Case Presentation: IntroductionDizziness is one of the most frequent complaints encountered in the medical practice affecting 15-20% of adults yearly 1, and can be challenging to assess. Dizziness can be classified into vertigo, disequilibrium and syncope.
Most patients use dizziness as a non-specific term, and thus suffer prejudice from the physicians’ end and can be disregarded frequently. Dizziness can be a symptom of various diseases, some with sinister pathologies. We present a case of garden-variety vertigo that unfurled to be not-so-simple, emphasizing the importance of a thorough history and physical examination again even in the era of technology.
Clinical presentation
A 32-year-old male patient with no past medical history presented with dizziness, later clarified as gradually progressive vertigo for two years, with unstable gait, dysarthria, and occasional diplopia. Patient denied headache, nausea, vomiting, tinnitus, hearing loss, muscle weakness, seizures or loss of consciousness. Physical examination found sustained nystagmus that changed direction with horizontal gaze, vertical nystagmus with upward gaze, dysarthria, and a wide-based ataxic gait. CT head without contrast revealed indeterminate hypodense areas in the left midbrain, pons and cerebellar hemisphere. MRI brain identified a 2.8 x 3.4 x 4.2 cm Spetzler-Martin Grade IV brainstem arteriovenous malformation (AVM) involving the left midbrain, pons, and cerebellum. Feeders were mostly from the posterior circulation, with 3 intranidal aneurysms, all draining into the deep venous system. The AVM was deemed inoperable and the patient was treated with onyx embolization for 2/3 feeding vessel aneurysms. After treatment, the symptoms persisted, and the patient was diagnosed with Major Depressive Disorder (MDD) six months after diagnosis, and was admitted a year later with suicidal ideation and substance use disorder.

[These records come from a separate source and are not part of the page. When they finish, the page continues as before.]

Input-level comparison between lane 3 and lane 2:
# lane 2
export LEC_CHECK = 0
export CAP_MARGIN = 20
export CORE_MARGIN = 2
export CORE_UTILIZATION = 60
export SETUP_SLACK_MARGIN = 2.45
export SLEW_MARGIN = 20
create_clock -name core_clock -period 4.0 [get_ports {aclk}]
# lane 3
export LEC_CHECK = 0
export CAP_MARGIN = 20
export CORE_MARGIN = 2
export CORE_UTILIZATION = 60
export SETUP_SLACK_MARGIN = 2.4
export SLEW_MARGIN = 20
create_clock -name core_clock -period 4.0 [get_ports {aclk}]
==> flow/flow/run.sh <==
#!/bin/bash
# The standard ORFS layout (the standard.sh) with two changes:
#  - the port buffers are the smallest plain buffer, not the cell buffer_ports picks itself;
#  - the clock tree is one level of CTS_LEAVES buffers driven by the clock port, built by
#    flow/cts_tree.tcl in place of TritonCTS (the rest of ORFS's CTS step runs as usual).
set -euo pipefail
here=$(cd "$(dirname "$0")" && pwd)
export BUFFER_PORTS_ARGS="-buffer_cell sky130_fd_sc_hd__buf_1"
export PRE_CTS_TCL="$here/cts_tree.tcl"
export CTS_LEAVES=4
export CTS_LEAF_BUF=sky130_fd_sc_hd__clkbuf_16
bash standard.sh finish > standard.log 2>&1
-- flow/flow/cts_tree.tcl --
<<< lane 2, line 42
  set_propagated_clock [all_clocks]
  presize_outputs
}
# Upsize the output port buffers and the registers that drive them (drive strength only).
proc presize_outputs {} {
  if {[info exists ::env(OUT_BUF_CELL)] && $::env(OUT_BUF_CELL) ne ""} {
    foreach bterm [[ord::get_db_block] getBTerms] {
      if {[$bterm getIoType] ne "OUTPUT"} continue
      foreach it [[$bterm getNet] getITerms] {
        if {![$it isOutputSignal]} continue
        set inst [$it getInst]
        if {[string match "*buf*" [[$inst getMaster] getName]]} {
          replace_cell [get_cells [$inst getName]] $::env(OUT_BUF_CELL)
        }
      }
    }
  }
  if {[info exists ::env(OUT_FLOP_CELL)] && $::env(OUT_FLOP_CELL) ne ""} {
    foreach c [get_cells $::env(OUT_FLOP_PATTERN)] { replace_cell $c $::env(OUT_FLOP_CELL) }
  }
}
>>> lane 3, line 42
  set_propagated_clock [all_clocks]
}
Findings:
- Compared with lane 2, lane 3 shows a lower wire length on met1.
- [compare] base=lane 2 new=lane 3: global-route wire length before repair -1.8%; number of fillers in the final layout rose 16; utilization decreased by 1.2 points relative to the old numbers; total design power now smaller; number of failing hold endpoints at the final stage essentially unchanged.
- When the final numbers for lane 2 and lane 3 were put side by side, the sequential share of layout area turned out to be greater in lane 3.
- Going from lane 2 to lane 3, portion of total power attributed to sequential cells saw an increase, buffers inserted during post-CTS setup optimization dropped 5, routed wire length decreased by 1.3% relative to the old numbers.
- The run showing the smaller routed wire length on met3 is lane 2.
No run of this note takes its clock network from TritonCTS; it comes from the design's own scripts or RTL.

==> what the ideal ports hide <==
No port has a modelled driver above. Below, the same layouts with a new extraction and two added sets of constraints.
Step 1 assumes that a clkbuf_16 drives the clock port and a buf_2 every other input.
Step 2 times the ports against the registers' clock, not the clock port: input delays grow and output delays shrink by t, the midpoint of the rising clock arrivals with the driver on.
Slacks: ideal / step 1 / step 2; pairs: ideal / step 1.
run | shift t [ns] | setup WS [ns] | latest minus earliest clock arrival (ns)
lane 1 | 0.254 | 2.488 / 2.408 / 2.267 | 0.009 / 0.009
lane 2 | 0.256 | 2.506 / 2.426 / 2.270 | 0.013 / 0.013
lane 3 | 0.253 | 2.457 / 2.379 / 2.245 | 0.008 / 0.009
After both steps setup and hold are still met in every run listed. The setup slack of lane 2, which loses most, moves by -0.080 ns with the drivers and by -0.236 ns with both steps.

Discussion: Brain AVMs are a rare clinical entity present in 0.1% of the population.2 They are the most dangerous congenital vascular malformations, commonly presenting with intracranial hemorrhage (ICH) (41-79%) 3 or seizure (11-33%) 4,5. When they do rarely present with isolated focal neurologic deficits, it has been attributed to a vascular steal phenomenon, hemorrhage or a mass effect6.
The isolated findings of vertigo and dysarthria without hemorrhage or seizures such as in our patient are highly non-specific and have a multitude of differential diagnoses; with such presentation clinicians should consider etiologies under the realm of vertigo of central origin.
Conclusions: While approaching vertigo, a thorough history focused on duration and onset of the vertigo, and physical examination focusing on focal neurologic deficits, eye movements, nystagmus, cranial nerves and cerebellar exam are pivotal. An untreatable AVM reduces patients’ quality of life and has been linked to depression and anxiety7-10, and thus patients may benefit from psychosocial therapy. Although preventing ICH is the primary concern with brain AVMs, the rest of the patient’s profile should not be forgotten.